Assignment = Copy each line of the records below, from the first through the one that contains "## RTL change: report_power, final", exactly as written.

=== Source information ===

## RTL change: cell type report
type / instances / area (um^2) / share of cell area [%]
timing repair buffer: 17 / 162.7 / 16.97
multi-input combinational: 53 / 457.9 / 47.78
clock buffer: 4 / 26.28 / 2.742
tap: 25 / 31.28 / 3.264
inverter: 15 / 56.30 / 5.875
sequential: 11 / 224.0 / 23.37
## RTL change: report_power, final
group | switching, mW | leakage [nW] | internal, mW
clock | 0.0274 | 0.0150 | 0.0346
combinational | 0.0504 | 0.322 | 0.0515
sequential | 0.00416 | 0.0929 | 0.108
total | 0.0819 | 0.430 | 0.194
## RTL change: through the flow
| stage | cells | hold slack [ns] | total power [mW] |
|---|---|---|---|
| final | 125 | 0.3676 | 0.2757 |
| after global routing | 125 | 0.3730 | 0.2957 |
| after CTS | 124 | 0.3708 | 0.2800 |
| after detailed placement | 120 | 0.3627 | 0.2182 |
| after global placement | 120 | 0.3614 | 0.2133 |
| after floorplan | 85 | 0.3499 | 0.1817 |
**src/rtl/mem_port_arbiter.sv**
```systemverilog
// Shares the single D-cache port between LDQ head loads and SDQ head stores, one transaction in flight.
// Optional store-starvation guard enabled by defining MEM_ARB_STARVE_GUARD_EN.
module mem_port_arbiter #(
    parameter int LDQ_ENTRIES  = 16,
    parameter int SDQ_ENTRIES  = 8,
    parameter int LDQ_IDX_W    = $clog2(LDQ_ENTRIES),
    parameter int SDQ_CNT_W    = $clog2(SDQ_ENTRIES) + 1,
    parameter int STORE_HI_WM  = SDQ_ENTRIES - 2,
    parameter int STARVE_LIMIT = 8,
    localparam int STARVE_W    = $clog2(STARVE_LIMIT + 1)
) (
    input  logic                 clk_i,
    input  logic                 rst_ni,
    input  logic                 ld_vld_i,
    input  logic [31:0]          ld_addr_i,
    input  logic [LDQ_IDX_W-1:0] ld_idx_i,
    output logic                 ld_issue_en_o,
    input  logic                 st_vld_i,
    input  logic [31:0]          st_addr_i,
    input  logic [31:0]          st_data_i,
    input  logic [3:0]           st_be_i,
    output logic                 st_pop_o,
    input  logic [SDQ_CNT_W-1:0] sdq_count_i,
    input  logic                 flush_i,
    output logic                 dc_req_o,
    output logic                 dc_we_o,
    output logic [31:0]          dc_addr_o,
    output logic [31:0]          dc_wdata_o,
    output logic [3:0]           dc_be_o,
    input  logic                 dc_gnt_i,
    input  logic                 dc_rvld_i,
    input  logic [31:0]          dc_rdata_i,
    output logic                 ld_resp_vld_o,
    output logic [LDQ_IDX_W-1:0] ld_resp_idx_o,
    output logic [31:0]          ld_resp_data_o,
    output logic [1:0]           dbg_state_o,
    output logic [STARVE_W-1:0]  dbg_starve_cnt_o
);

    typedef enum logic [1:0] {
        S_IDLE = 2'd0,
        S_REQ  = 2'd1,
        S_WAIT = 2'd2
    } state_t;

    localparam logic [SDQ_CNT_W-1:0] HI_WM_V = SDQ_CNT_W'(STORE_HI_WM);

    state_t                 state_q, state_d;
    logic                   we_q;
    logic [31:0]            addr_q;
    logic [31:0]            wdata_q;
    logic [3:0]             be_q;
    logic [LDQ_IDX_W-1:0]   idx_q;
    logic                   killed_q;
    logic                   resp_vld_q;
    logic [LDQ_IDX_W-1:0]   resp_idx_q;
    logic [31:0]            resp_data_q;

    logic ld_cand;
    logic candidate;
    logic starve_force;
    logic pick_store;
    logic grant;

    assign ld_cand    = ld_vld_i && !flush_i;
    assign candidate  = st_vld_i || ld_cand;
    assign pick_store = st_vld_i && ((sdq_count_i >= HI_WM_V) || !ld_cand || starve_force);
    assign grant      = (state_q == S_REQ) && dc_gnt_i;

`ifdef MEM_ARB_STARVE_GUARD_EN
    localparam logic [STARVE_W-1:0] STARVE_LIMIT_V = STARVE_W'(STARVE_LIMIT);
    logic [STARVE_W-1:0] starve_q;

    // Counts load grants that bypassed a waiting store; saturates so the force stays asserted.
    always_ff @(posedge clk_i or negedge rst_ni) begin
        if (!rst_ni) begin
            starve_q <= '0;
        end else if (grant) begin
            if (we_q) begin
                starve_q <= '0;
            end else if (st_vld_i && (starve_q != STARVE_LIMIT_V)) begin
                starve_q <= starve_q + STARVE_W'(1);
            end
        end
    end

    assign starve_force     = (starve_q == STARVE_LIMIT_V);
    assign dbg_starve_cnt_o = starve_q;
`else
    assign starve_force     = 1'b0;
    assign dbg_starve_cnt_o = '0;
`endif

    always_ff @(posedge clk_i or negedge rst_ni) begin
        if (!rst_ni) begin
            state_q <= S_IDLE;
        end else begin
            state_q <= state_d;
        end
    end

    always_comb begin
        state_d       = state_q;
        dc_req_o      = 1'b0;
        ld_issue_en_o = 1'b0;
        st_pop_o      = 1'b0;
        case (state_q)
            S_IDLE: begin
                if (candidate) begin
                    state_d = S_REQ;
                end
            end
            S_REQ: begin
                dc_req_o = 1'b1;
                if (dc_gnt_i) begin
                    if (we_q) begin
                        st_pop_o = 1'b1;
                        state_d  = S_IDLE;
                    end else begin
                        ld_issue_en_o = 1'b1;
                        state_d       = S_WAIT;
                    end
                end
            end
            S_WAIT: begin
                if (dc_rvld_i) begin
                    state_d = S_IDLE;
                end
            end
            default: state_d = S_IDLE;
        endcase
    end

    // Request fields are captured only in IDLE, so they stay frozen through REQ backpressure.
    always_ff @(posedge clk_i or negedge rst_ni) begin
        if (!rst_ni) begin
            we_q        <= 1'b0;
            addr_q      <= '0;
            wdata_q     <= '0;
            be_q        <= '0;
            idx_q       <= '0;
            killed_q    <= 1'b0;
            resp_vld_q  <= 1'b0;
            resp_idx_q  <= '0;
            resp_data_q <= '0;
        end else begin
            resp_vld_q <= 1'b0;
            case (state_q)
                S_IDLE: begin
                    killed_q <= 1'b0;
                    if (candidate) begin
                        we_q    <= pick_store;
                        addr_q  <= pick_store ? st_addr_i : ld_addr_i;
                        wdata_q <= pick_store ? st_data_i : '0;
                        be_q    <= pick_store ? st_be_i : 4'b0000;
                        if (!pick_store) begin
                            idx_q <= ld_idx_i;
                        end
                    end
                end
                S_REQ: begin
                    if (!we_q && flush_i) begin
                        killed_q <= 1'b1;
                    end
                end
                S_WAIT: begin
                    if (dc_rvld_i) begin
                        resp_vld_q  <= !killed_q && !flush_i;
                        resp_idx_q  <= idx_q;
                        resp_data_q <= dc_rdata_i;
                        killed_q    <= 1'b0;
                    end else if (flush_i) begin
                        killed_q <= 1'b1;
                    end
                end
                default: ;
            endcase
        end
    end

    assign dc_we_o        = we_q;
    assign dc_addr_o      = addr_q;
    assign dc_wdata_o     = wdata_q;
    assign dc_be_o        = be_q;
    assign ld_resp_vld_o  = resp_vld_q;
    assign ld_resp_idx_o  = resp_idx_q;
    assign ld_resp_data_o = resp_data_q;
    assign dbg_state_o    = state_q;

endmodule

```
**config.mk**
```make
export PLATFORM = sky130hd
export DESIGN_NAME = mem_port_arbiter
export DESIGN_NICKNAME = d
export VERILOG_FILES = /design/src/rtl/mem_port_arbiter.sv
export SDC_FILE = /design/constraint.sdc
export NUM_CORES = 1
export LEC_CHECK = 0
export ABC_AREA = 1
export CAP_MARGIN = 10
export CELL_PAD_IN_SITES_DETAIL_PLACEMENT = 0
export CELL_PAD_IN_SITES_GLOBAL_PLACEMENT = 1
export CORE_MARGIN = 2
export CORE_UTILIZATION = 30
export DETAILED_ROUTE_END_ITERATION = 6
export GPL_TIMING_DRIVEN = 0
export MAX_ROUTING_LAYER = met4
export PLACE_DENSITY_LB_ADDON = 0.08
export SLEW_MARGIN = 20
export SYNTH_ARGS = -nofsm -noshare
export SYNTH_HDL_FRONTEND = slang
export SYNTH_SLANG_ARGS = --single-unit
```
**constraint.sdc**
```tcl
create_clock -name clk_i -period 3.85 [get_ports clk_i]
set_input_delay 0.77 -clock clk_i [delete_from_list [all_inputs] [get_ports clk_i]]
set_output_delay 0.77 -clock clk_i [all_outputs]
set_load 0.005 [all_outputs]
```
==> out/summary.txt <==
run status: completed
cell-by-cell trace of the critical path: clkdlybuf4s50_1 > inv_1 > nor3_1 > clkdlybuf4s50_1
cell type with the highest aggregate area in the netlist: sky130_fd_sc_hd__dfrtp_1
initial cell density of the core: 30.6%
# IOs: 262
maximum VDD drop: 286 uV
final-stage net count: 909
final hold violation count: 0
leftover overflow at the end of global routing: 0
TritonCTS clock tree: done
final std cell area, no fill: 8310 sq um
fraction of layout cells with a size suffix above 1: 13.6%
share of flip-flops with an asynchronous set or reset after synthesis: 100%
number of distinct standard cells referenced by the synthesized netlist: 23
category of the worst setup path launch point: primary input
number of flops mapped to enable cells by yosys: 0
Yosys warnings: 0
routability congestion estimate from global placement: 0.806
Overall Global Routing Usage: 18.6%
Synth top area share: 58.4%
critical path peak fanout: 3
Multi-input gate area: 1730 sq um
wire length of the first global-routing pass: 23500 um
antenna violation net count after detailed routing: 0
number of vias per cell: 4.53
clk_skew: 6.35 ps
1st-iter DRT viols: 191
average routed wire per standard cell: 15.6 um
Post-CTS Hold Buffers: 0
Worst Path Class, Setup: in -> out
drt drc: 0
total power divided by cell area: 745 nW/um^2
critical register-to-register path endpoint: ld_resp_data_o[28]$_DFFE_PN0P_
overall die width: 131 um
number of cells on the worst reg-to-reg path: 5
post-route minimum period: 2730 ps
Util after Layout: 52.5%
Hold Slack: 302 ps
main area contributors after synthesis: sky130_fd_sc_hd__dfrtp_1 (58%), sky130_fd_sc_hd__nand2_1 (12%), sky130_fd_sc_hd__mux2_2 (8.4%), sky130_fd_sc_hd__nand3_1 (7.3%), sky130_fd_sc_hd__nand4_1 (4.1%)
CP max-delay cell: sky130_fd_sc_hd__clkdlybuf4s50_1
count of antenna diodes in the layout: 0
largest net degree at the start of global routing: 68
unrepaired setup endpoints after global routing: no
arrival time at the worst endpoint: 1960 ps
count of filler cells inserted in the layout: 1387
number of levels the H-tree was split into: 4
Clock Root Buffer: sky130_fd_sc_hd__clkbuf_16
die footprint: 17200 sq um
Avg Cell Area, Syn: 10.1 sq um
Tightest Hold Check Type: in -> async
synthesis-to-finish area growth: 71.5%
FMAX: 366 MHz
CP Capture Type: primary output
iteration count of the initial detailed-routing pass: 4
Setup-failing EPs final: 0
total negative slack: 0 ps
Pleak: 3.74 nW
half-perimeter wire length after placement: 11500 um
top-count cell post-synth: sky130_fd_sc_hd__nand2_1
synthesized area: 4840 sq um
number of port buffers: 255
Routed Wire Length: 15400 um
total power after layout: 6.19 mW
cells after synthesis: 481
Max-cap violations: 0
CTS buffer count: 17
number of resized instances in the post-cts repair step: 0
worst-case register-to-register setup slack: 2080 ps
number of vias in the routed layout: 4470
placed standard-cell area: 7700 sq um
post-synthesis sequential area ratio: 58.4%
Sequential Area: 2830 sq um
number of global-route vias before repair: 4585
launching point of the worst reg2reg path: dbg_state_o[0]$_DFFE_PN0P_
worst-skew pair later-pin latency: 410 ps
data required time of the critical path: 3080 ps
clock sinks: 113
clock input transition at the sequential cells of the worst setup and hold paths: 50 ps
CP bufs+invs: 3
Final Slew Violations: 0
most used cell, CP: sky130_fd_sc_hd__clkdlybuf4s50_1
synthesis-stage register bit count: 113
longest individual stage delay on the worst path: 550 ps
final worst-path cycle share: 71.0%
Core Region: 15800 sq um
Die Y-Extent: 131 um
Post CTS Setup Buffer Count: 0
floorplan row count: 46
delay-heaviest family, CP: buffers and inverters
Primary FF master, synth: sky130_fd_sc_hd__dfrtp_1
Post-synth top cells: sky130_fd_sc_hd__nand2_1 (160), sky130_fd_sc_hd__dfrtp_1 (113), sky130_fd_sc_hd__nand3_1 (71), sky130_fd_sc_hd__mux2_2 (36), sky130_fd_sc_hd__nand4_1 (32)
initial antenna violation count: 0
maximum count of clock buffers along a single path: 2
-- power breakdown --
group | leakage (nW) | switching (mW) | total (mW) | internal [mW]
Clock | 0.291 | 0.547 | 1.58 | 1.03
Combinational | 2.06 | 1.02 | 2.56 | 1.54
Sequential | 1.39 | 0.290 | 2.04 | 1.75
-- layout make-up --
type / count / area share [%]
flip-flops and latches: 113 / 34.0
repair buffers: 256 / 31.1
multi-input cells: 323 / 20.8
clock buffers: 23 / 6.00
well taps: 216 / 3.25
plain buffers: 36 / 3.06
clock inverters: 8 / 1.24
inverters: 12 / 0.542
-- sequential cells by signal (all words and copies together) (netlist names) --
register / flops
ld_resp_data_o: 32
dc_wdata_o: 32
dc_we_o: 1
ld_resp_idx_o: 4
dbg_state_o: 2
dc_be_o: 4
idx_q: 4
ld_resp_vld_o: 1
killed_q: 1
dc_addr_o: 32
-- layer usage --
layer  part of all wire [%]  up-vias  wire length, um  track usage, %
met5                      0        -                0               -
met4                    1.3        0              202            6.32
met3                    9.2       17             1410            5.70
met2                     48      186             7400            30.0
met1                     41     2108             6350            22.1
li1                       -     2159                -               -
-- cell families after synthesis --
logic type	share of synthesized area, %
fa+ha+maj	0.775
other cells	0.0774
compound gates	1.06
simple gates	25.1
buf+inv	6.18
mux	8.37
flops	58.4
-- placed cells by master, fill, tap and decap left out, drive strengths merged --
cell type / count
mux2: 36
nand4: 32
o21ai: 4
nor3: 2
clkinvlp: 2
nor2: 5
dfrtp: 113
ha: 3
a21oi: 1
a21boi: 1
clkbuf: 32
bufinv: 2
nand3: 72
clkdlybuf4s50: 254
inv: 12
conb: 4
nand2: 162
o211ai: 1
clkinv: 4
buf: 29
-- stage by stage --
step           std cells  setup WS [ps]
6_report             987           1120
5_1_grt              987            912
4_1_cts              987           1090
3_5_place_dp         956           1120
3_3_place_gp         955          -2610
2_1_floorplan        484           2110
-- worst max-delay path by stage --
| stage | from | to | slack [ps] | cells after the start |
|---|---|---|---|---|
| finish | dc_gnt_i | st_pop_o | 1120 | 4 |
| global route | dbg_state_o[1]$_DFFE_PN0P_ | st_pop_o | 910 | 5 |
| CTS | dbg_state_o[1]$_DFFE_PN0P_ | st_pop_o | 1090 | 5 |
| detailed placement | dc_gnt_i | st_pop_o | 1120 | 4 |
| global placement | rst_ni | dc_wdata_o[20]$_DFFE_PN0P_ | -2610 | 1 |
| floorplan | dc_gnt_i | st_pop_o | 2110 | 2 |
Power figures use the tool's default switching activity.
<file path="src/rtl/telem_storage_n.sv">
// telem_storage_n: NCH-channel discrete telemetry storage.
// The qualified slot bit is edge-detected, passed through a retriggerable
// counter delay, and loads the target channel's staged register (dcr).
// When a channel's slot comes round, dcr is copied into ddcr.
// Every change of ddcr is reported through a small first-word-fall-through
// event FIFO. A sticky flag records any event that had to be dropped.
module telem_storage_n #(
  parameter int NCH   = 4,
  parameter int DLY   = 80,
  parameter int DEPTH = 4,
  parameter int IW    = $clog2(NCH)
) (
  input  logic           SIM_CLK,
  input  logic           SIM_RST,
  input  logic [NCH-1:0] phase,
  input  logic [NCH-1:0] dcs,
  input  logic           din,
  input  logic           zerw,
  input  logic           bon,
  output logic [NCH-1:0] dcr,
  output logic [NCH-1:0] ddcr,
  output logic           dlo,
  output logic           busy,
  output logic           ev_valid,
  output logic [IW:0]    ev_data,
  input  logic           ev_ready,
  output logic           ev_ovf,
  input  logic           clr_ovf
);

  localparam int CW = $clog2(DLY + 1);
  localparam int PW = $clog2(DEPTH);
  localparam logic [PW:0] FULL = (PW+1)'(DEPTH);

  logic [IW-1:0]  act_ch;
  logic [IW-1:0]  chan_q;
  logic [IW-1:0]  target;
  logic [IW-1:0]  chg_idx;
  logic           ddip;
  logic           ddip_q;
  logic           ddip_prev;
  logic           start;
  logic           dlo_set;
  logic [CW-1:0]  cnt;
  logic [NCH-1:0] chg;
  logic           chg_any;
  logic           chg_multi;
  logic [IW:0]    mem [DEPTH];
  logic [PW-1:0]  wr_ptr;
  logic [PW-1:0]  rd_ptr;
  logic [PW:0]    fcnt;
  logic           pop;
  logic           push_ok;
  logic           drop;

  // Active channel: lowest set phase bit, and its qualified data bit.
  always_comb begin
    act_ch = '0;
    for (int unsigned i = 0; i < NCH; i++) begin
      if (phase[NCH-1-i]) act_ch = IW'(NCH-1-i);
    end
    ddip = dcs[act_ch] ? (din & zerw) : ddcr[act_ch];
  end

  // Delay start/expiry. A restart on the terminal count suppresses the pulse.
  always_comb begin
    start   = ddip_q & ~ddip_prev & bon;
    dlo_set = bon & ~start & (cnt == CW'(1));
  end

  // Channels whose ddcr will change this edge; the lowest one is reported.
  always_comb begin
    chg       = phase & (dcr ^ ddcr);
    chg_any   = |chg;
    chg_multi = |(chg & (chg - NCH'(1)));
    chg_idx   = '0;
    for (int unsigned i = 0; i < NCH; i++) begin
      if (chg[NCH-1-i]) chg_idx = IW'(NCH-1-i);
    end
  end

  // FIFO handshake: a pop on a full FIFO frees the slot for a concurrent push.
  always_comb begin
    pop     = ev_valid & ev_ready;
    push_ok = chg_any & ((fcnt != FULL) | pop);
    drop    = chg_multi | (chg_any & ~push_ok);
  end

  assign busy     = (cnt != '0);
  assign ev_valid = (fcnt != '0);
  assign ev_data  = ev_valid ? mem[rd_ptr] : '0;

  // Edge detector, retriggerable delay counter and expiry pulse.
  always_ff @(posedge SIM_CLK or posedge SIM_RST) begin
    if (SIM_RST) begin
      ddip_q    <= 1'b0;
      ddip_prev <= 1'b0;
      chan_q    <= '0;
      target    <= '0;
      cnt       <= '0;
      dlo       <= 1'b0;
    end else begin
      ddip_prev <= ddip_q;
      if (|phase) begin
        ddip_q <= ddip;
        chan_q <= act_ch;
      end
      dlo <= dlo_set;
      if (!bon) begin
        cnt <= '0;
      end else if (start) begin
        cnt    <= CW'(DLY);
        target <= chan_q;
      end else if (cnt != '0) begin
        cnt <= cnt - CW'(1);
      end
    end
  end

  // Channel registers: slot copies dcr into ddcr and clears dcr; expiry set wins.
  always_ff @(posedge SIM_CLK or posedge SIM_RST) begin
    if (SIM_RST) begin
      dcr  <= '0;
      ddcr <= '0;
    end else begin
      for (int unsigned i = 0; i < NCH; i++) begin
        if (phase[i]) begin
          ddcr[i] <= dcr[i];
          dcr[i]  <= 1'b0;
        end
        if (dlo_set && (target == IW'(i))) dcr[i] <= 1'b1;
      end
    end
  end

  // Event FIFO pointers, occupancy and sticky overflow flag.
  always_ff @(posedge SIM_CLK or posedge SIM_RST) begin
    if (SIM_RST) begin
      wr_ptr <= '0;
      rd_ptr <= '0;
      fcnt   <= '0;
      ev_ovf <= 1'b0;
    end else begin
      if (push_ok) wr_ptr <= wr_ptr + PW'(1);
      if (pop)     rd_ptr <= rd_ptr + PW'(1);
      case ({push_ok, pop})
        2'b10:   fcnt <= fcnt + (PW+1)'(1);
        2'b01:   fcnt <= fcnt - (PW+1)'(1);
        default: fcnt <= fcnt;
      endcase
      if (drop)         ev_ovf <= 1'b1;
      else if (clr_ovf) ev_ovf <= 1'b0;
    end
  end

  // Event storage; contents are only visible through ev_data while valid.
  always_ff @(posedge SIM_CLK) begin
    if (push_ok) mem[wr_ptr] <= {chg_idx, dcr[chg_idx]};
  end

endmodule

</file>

===

Response to this task =
## RTL change: cell type report
type / instances / area (um^2) / share of cell area [%]
timing repair buffer: 17 / 162.7 / 16.97
multi-input combinational: 53 / 457.9 / 47.78
clock buffer: 4 / 26.28 / 2.742
tap: 25 / 31.28 / 3.264
inverter: 15 / 56.30 / 5.875
sequential: 11 / 224.0 / 23.37
## RTL change: report_power, final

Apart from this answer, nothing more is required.